◆ **Work item**
Lines with the word "assign": copy all of them from the entries below.
▬▬▬
`config.mk`:
```
export PLATFORM = sky130hd
export DESIGN_NAME = ffn_queue
export DESIGN_NICKNAME = d
export VERILOG_FILES = /design/src/rtl/ffn_pkg.sv /design/src/rtl/ffn_queue.sv
export SDC_FILE = /design/constraint.sdc
export NUM_CORES = 1
export LEC_CHECK = 0
export ABC_AREA = 1
export BUFFER_PORTS_ARGS = -buffer_cell sky130_fd_sc_hd__buf_2
export CAP_MARGIN = 20
export CORE_MARGIN = 10
export CORE_UTILIZATION = 49
export DETAILED_ROUTE_END_ITERATION = 8
export PLACE_DENSITY = 0.75
export SYNTH_ARGS = -nofsm -noshare
export SYNTH_HDL_FRONTEND = slang
export SYNTH_SLANG_ARGS = --single-unit
```
`constraint.sdc`:
```
create_clock -name clk -period 1.5 [get_ports clk]
set_input_delay 0.15 -clock clk [delete_from_list [all_inputs] [get_ports clk]]
set_output_delay 0.15 -clock clk [all_outputs]
set_load 0.02 [all_outputs]
```
`src/rtl/ffn_pkg.sv`:
```
// ----------------------------------------------------------------------------
// ffn_pkg
// Shared constants, request codes and state types of the face normal block.
// ----------------------------------------------------------------------------
package ffn_pkg;

  localparam int DEF_VERTEX_DEPTH = 4096;
  localparam int DEF_COORD_WIDTH  = 24;
  localparam int INDEX_WIDTH      = 12;
  localparam int NORMAL_WIDTH     = 16;
  localparam int MAG_WIDTH        = 31;
  localparam int SUM_WIDTH        = 64;
  localparam int ROOT_STEPS       = 32;
  localparam int ROOT_WIDTH       = 32;
  localparam int QUOT_WIDTH       = 17;
  localparam int FRAC_SHIFT       = 16;
  localparam int QUEUE_DEPTH      = 2;
  localparam int MUL_STEPS        = 6;
  localparam int SQ_PASSES        = 3;

  typedef enum logic {
    REQ_VERTEX = 1'b0,
    REQ_FACE   = 1'b1
  } req_t;

  typedef enum logic [2:0] {
    F_IDLE,
    F_RD_B,
    F_RD_C,
    F_PUSH
  } front_state_t;

  typedef enum logic [3:0] {
    B_IDLE,
    B_EDGE,
    B_MUL,
    B_MAG,
    B_NORM,
    B_SQ,
    B_SQRT,
    B_DIV,
    B_FIN
  } back_state_t;

endpackage

```
`src/rtl/ffn_queue.sv`:
```
// ----------------------------------------------------------------------------
// ffn_queue
// Short job queue between the vertex fetch front and the arithmetic back end.
// ----------------------------------------------------------------------------
module ffn_queue #(
  parameter int WIDTH = 8
) (
  input  logic             clk,
  input  logic             rst,
  input  logic             push,
  input  logic [WIDTH-1:0] wdata,
  input  logic             pop,
  output logic [WIDTH-1:0] rdata,
  output logic             full,
  output logic             empty
);
  import ffn_pkg::*;

  localparam int PW = $clog2(QUEUE_DEPTH);
  localparam int CW = $clog2(QUEUE_DEPTH + 1);

  logic [WIDTH-1:0] slots [QUEUE_DEPTH];
  logic [PW-1:0]    wptr;
  logic [PW-1:0]    rptr;
  logic [CW-1:0]    count;

  assign full  = (count == CW'(QUEUE_DEPTH));
  assign empty = (count == '0);
  assign rdata = slots[rptr];

  always_ff @(posedge clk) begin
    if (rst) begin
      wptr  <= '0;
      rptr  <= '0;
      count <= '0;
    end else begin
      if (push) begin
        wptr <= (wptr == PW'(QUEUE_DEPTH - 1)) ? '0 : wptr + 1'b1;
      end
      if (pop) begin
        rptr <= (rptr == PW'(QUEUE_DEPTH - 1)) ? '0 : rptr + 1'b1;
      end
      if (push && !pop) begin
        count <= count + 1'b1;
      end else if (pop && !push) begin
        count <= count - 1'b1;
      end
    end
  end

  always_ff @(posedge clk) begin
    if (push) begin
      slots[wptr] <= wdata;
    end
  end

endmodule

```
==> reports/qor.yml <==
worst_setup_path:
  start_kind: "register"
  crit_slowest_cell: "dfxtp_2"
  path_max_fanout: 8
  critPathTopFamily: "flip-flops"
  r2r-start: "wptr$_SDFFE_PP0P_"
  regToRegEndpoint: "slots[1][6]$_DFFE_PP_"
  cp_cell_sequence: "mux2_2, buf_2"
  worstSetupPathType: "reg2out"
  worstRegToRegCells: 2
  cp_data_arrival_time_ns: 1.26
  path_buf_inv: 1
  r2r_slack_ns: 0.47
  cp-end-kind: "primary output"
  max_stage_delay_ns: 0.45
  crit_required_ns: 1.35
place:
  place.gp.congestion: 0.674
  io_buffers: 21
  dp_cells: 96
  dpl.hpwl_um: 1070
  place_area_um2: 940
routing:
  routed_wl_um: 1380
  vias: 493
  routedWlPerCell_um: 13.8
  via_per_inst: 4.93
  drt-pass1-iter-count: 4
  drtAntennaViolNets: 0
  post-route-drc-count: 0
  first_iter_violations: 12
clock_tree:
  tritoncts: "yes"
  cts_buffer_depth: 2
  cts_hold_buf: 0
  cts-root-buf: "clkbuf_4"
  insertion_delay_ns: 0.30
  clock_sinks: 21
  clkSlewWorstSetupHoldPaths_ns: 0.11
  cts_buffers: 3
  htree_levels: 1
yosys:
  synth_seq_area_share_pct: 71.6
  synth_most_common_cell: "edfxtp_1"
  synth_nets: 71
  yosys_most_used_dff: "edfxtp_1"
  synth_area_um2: 811
  yosysTopAreaCellShare_pct: 59.3
  ys_top_cells_by_count: "edfxtp_1 (16), inv_1 (8), mux2_2 (8)"
  synth_edf_count: 16
  async_flop_share_pct: 0
  synthTopCellsByArea: "edfxtp_1 (59%), dfxtp_1 (12%), mux2_2 (11%), inv_1 (3.7%), nor2_1 (3.2%)"
  yosys.area.top_type: "edfxtp_1"
  synth-seq-cells: 21
  syn_avg_cell_area_um2: 14.0
  yosysWarnings: 0
  synth_cell_type_count: 16
  syn_inst: 58
sta:
  finalCritPeriodShare_pct: 93.7
  max_freq_mhz: 712
  setup_tns_ns: 0
  worst_pin_slew_ns: 0.368
  hold_viol: 0
  rsz0062_at_grt: "no"
  setup_viol: 0
  hold_slack_ns: 0.0326
  fin_skew_ns: 0.00419
  slew_headroom_pct: 75.5
  min_period_ns: 1.41
  drv_slew: 0
floorplan:
  die_y_um: 60.7
  io_pins: 22
  die_x_um: 60.7
  initial_core_util_pct: 52.6
  design.core.area_um2: 1540
  row_count: 14
  die_area_um2: 3680
power_and_ir_drop:
  p_leak_nw: 0.418
  power.density_nw_per_um2: 1160
  ir_worst_vdd_mv: 0.913
flow_run:
  maxCapViolations: 0
layout:
  fin_nets: 98
  fill_cells: 133
  syn_to_final_growth_pct: 19.3
  fin_cells: 100
  final_cell_area_um2: 967
  antenna_cells: 0
  drive_above_1_share_pct: 44.0
global_routing:
  grt_pass1_vias: 514
  grt_overflow: 0
  grt_pass1_wl_um: 2170
  grt_max_degree: 12
  gr-usage-met3_pct: 3.76
  antenna_found_initial: 0
  grt.total_usage_pct: 8.13
  grtUsageMet1_pct: 7.56
  grt-busiest-layer: "met2"
  grt_use_met2_pct: 13.7
worst_hold_path:
  worstHoldPathCells: 1
  min_from: "wdata[2]"
  hold_path.class: "in2reg"
  min_to: "slots[1][2]$_DFFE_PP_"
status:
  status: "finished, final reports clean"
<file path="config.mk">
export PLATFORM = sky130hd
export DESIGN_NAME = kts_front
export DESIGN_NICKNAME = d
export VERILOG_FILES = /design/src/rtl/kts_pkg.sv /design/src/rtl/kts_front.sv
export SDC_FILE = /design/constraint.sdc
export NUM_CORES = 1
export LEC_CHECK = 0
export BUFFER_PORTS_ARGS = -buffer_cell sky130_fd_sc_hd__buf_4
export CORE_ASPECT_RATIO = 1.75
export CORE_UTILIZATION = 52
export DETAILED_ROUTE_END_ITERATION = 8
export PLACE_DENSITY = 0.79
export SKIP_CTS_REPAIR_TIMING = 1
export SLEW_MARGIN = 5
export SYNTH_ARGS = -nofsm -noshare
export SYNTH_HDL_FRONTEND = slang
export SYNTH_SLANG_ARGS = --single-unit
</file>
<file path="constraint.sdc">
create_clock -name i_clk -period 5.91 [get_ports i_clk]
set_input_delay 0.591 -clock i_clk [delete_from_list [all_inputs] [get_ports i_clk]]
set_output_delay 0.591 -clock i_clk [all_outputs]
set_load 0.01 [all_outputs]
</file>
<file path="src/rtl/kts_pkg.sv">
`timescale 1ns / 1ps
package kts_pkg;

    localparam int MAX_KEYS_DEF = 64;

    // input item modes
    localparam logic [1:0] MODE_CLEAR  = 2'd0;
    localparam logic [1:0] MODE_APPEND = 2'd1;
    localparam logic [1:0] MODE_QUERY  = 2'd2;
    localparam logic [1:0] MODE_NONE   = 2'd3;

    // classified operations handed from front to back
    localparam logic [1:0] OP_CLEAR  = 2'd0;
    localparam logic [1:0] OP_APPEND = 2'd1;
    localparam logic [1:0] OP_QUERY  = 2'd2;
    localparam logic [1:0] OP_NOP    = 2'd3;

    localparam logic [1:0] STATUS_OK    = 2'd0;
    localparam logic [1:0] STATUS_FULL  = 2'd1;
    localparam logic [1:0] STATUS_ORDER = 2'd2;

    localparam int CFG_IDX_W = 8;
    localparam logic [CFG_IDX_W-1:0] CFG_TRACK_KIND = 8'd0;
    localparam logic [CFG_IDX_W-1:0] CFG_INCLUSIVE  = 8'd1;

    typedef struct packed {
        logic [1:0]         op;
        logic [31:0]        item_time;
        logic signed [31:0] key_value_x;
        logic signed [31:0] key_value_y;
    } t_cmd;

endpackage

</file>
<file path="src/rtl/kts_front.sv">
`timescale 1ns / 1ps
module kts_front (
    input  logic              i_clk,
    input  logic              i_rst_n,
    input  logic              i_push,
    output logic              o_full,
    input  logic [1:0]        i_mode,
    input  logic [31:0]       i_item_time,
    input  logic signed [31:0] i_key_value_x,
    input  logic signed [31:0] i_key_value_y,
    output logic              o_cmd_valid,
    input  logic              i_cmd_ready,
    output kts_pkg::t_cmd     o_cmd
);

    kts_pkg::t_cmd r_q [2];
    logic          r_wp;
    logic          r_rp;
    logic [1:0]    r_cnt;
    kts_pkg::t_cmd w_cmd;
    logic          w_in;
    logic          w_out;

    always_comb begin
        w_cmd.item_time   = i_item_time;
        w_cmd.key_value_x = i_key_value_x;
        w_cmd.key_value_y = i_key_value_y;
        case (i_mode)
            kts_pkg::MODE_CLEAR:  w_cmd.op = kts_pkg::OP_CLEAR;
            kts_pkg::MODE_APPEND: w_cmd.op = kts_pkg::OP_APPEND;
            kts_pkg::MODE_QUERY:  w_cmd.op = kts_pkg::OP_QUERY;
            default:              w_cmd.op = kts_pkg::OP_NOP;
        endcase
    end

    assign o_full      = (r_cnt == 2'd2);
    assign o_cmd_valid = (r_cnt != 2'd0);
    assign o_cmd       = r_q[r_rp];
    assign w_in        = i_push && !o_full;
    assign w_out       = o_cmd_valid && i_cmd_ready;

    always_ff @(posedge i_clk) begin
        if (w_in) begin
            r_q[r_wp] <= w_cmd;
        end
    end

    always_ff @(posedge i_clk) begin
        if (!i_rst_n) begin
            r_wp  <= 1'b0;
            r_rp  <= 1'b0;
            r_cnt <= 2'd0;
        end else begin
            if (w_in) begin
                r_wp <= !r_wp;
            end
            if (w_out) begin
                r_rp <= !r_rp;
            end
            r_cnt <= r_cnt + {1'b0, w_in} - {1'b0, w_out};
        end
    end

endmodule

</file>
==> results.yml <==
grt:
  overflow: 0
  grt_antenna_before_repair: 0
  track_usage_pct: 18.3
  grt_pass1_vias: 4043
  grt_max_degree: 64
  grt_first_pass_wirelength_microns: 20400
timing:
  holdWs_ns: 0.304
  rsz0062_at_grt: "false"
  hold_viol_final: 0
  finalSetupTns_ns: 0
  period_needed_ns: 3.17
  worst_pin_slew_ns: 1.05
  fmax_ghz: 0.315
  fin_skew_ns: 0.00816
  setup_viol: 0
  finalCritPeriodShare_pct: 53.7
  maxSlewViolCount: 0
  relSlewSlack_pct: 29.7
yosys:
  synth-edff-count: 196
  synthTopCellsByCount: "edfxtp_1, mux2_2, mux2_4, buf_2, dfxtp_1"
  synth.largest_area_cell: "edfxtp_1"
  synth_nets: 438
  ys_warn_count: 0
  seq_area_frac_synth_pct: 81.0
  ys_async_sr_fraction_pct: 0
  syn_area_sq_um: 7390
  ys.flop_type: "edfxtp_1"
  synth_cells: 334
  synth_seq_cells: 201
  synth_top_area_share_pct: 79.7
  yosysMostFrequentCell: "edfxtp_1"
  synth_area_leaders: "edfxtp_1, mux2_2, mux2_4"
  ys_types: 20
  synth.avg_cell_area_sq_um: 22.1
floorplan:
  ios: 202
  die_h_microns: 160
  dieArea_sq_um: 14700
  initial_core_util_pct: 53.1
  die_w_microns: 92.1
  coreArea_sq_um: 13900
  rows: 57
power_and_ir_drop:
  power.share.clock_pct: 25.7
  pwr-share-comb_pct: 27.8
  p_seq_share_pct: 46.4
  total_leakage_power_nw: 3.64
  internal_power_mw: 3.10
  power.net_switching_mw: 1.10
  powerDensity_nw_per_um2: 436
  sw_frac_of_total_pct: 26.3
  finalPower_mw: 4.20
  peakVddDrop_mv: 0.360
setup_path:
  cp.arrival_ns: 2.58
  worstSetupStartpointType: "flip-flop"
  cp_slowest_stage_delay_ns: 0.83
  endpoint_kind: "primary output"
  slowest_stage: "dfxtp_4"
  critPathMostFrequentCell: "buf_4"
  path_cells: "buf_4 -> mux2_2 -> buf_4"
  r2r_setup_slack_ns: 3.14
  critical_path_required_ns: 5.32
  crit_fanout: 52
  path_class: "reg -> out"
run_status:
  status: "finished clean"
detailed_routing:
  wl_met2_microns: 7610
  viasPerCell: 5.09
  drt_iter0_drc: 133
  drc: 0
  wl_per_cell_microns: 18.5
  dr_total_vias: 3739
  ant_nets: 0
  met1_length_microns: 4470
  wl_met3_microns: 891
  detail_route.first_pass.iterations: 4
  top_layer_used: "met4"
  drt-total-wl_microns: 13600
cells_and_area:
  num-fill-cells: 911
  layout-drive-gt1-share_pct: 59.1
  nets: 649
  multi_input_area_sq_um: 1320
  ff_latch_area_sq_um: 5990
  final_cells: 734
  area_growth_pct: 30.3
  diodes: 0
placement:
  port_buffers: 201
  gp_congestion: 0.741
  dp_cells: 702
  dp_hpwl_microns: 9210
cts:
  cts.reportedPaths.clkPinSlew_ns: 0.07
  cts-buffers-inserted: 18
  clkLatencyLatePin_ns: 0.47
  cts_tree: "yes"
  clk_path_buf_depth: 3
  clock_sinks: 201
  htreeDepth: 1
  root_buffer: "clkbuf_16"
job:
  maxCapViolCount: 0
worst_hold_path:
  min_path_type: "in -> reg"
[critical path, delay by kind of cell, from the launching register on]
family | cells | cell delay, ns
buf+inv | 2 | 0.84
flops | 1 | 0.83
mux | 1 | 0.42
[routing by layer]
metal / GRT usage (%) / up-vias
met3: 4.95 / 38
met2: 34.1 / 142
met4: 9.38 / 0
met5: 0 / -
li1: - / 1727
met1: 18.1 / 1832
[flip-flops by register name, summed over array words and instances, names as in the netlist, named ones only]
name   flops
r_q      196
r_cnt      2
r_rp       1
r_wp       1
[placed cells by master, fill, tap and decap left out, types with 2 or more instances in the layout]
| master | instances |
|---|---|
| buf_4 | 204 |
| edfxtp_1 | 196 |
| mux2_2 | 78 |
| mux2_4 | 20 |
| clkbuf_16 | 19 |
| clkbuf_1 | 5 |
| clkinv_1 | 4 |
| dfxtp_1 | 4 |
| inv_1 | 3 |
| nor2_1 | 3 |
| nand2b_1 | 2 |
| nand2_1 | 2 |
| and2_1 | 2 |
| ha_1 | 2 |
| clkbuf_8 | 2 |
[cell families after synthesis]
group | after synthesis | share of synthesized area (%)
AO/OA/AOI/OAI | 1 | 0.102
XOR/XNOR | 2 | 0.237
adder cells (fa/ha/maj) | 2 | 0.339
buffers and inverters | 16 | 1.34
flip-flops | 201 | 81.0
multiplexers | 99 | 16.1
AND/OR/NAND/NOR | 13 | 0.881
[per-stage QoR]
stage	setup slack (ns)	util (%)	area, sq um
6_report	2.74	69.2	9630
3_5_place_dp	2.95	65.2	9070
2_1_floorplan	0.590	-	7390
4_1_cts	2.67	69.2	9630
5_1_grt	2.60	69.2	9630
3_3_place_gp	3.05	65.2	9070
[area by class of cell]
class	instances	share of cell area, %
tap	177	2.30
clock buffer	26	5.42
sequential	201	62.2
multi-input combinational	117	13.7
clock inverter	6	0.377
timing repair buffer	204	15.9
inverter	3	0.117
[power by group through the flow]
stage               sequential [mW]  combinational (mW)  clock, mW
floorplan                      1.93               0.708          0
global placement               1.97                1.16          0
detailed placement             1.99                1.18          0
CTS                            1.96                1.19       1.11
global route                   1.97                1.24       1.17
finish                         1.95                1.17       1.08
[worst paths after layout]
kind,start,endpoint,depth (start not counted)
setup reg to reg,r_cnt[0],r_q[0][92],4
setup / recovery,flip-flop,o_cmd[33],3
hold / removal,i_item_time[15],r_q[1][79],1
hold reg to reg,r_rp,flip-flop,2
(Power assumes the default switching activity.)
▬▬▬
◆ **Expected output**
  assign full  = (count == CW'(QUEUE_DEPTH));
  assign empty = (count == '0);
  assign rdata = slots[rptr];
    assign o_full      = (r_cnt == 2'd2);
    assign o_cmd_valid = (r_cnt != 2'd0);
    assign o_cmd       = r_q[r_rp];
    assign w_in        = i_push && !o_full;
    assign w_out       = o_cmd_valid && i_cmd_ready;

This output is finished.